Data Block Start
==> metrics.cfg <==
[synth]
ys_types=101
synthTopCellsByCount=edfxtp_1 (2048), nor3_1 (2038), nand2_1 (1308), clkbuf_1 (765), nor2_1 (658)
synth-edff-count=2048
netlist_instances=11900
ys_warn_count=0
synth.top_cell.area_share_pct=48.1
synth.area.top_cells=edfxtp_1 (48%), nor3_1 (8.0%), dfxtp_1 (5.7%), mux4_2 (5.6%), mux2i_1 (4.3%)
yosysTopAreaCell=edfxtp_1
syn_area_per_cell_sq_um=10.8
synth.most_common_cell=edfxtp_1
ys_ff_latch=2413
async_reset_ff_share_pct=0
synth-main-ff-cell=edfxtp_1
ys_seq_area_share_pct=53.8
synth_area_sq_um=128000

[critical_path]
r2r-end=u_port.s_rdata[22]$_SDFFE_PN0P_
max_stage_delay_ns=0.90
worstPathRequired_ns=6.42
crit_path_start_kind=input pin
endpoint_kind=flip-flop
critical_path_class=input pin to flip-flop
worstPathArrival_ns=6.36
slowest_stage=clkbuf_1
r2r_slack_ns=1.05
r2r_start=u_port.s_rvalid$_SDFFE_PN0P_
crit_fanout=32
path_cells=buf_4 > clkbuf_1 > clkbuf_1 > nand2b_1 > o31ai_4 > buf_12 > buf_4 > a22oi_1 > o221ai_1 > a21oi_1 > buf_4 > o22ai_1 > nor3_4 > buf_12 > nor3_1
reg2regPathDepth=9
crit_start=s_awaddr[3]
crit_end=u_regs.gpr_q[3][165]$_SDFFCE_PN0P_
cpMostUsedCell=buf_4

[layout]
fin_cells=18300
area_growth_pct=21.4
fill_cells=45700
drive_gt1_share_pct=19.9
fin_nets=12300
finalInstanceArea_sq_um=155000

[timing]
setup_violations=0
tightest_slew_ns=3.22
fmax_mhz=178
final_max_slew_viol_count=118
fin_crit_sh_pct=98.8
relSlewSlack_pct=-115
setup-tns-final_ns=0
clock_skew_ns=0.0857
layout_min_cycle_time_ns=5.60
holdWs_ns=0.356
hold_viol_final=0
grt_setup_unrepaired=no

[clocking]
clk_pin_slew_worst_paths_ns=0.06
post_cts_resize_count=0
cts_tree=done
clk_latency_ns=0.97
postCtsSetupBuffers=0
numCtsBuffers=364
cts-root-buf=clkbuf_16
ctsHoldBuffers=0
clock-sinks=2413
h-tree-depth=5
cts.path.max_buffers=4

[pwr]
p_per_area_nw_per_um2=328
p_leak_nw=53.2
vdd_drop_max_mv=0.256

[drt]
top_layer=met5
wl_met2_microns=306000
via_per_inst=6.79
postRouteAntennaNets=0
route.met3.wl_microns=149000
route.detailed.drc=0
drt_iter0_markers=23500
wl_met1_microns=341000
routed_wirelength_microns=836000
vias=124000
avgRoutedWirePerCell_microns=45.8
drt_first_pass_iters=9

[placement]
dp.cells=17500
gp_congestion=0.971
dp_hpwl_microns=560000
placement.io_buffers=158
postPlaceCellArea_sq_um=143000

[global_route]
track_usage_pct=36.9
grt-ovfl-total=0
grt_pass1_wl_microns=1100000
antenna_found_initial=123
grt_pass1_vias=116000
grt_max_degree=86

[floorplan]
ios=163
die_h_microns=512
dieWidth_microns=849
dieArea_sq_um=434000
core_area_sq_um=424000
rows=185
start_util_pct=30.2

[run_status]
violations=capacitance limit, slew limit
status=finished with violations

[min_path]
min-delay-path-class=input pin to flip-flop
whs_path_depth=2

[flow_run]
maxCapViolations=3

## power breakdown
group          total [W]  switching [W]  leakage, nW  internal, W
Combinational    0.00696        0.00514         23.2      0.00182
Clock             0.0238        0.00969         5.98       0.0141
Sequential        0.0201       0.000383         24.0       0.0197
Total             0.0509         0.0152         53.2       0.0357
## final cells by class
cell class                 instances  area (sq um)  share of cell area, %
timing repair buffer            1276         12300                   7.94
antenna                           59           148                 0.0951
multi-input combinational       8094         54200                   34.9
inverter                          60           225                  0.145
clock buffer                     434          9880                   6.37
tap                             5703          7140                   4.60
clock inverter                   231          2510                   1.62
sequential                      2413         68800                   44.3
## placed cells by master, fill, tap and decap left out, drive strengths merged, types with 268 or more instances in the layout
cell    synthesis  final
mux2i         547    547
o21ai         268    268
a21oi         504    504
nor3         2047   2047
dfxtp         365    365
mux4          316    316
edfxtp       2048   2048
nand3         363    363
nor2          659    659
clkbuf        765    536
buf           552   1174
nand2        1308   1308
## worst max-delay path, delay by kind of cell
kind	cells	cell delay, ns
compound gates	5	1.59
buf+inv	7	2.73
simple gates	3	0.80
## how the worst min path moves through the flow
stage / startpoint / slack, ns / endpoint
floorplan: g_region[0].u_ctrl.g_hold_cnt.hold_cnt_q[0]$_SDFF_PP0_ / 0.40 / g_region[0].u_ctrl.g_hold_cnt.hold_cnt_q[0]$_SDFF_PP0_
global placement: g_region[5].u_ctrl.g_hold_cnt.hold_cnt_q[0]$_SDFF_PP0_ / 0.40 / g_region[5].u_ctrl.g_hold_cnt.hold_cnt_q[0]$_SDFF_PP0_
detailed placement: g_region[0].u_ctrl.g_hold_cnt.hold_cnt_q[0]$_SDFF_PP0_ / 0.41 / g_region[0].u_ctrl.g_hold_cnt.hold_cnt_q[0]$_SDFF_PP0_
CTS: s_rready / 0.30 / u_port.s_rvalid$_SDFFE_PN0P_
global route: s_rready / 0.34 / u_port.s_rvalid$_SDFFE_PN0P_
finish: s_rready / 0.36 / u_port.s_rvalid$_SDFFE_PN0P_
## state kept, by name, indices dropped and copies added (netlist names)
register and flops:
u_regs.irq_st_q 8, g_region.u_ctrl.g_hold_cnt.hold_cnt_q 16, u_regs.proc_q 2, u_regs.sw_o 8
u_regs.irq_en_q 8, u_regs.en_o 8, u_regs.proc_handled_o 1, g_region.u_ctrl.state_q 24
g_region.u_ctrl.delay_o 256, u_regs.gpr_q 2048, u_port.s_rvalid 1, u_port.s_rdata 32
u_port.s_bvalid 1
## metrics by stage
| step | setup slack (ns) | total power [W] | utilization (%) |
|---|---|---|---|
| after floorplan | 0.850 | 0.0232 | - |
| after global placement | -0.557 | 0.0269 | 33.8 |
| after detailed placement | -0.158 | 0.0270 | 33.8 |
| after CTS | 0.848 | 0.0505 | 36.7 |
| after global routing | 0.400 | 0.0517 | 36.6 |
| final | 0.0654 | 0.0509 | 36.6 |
Data Block End
Your task: Tell how many lines in the entries contain the string "detailed", and give nothing beyond the number.

Exercise answer: 3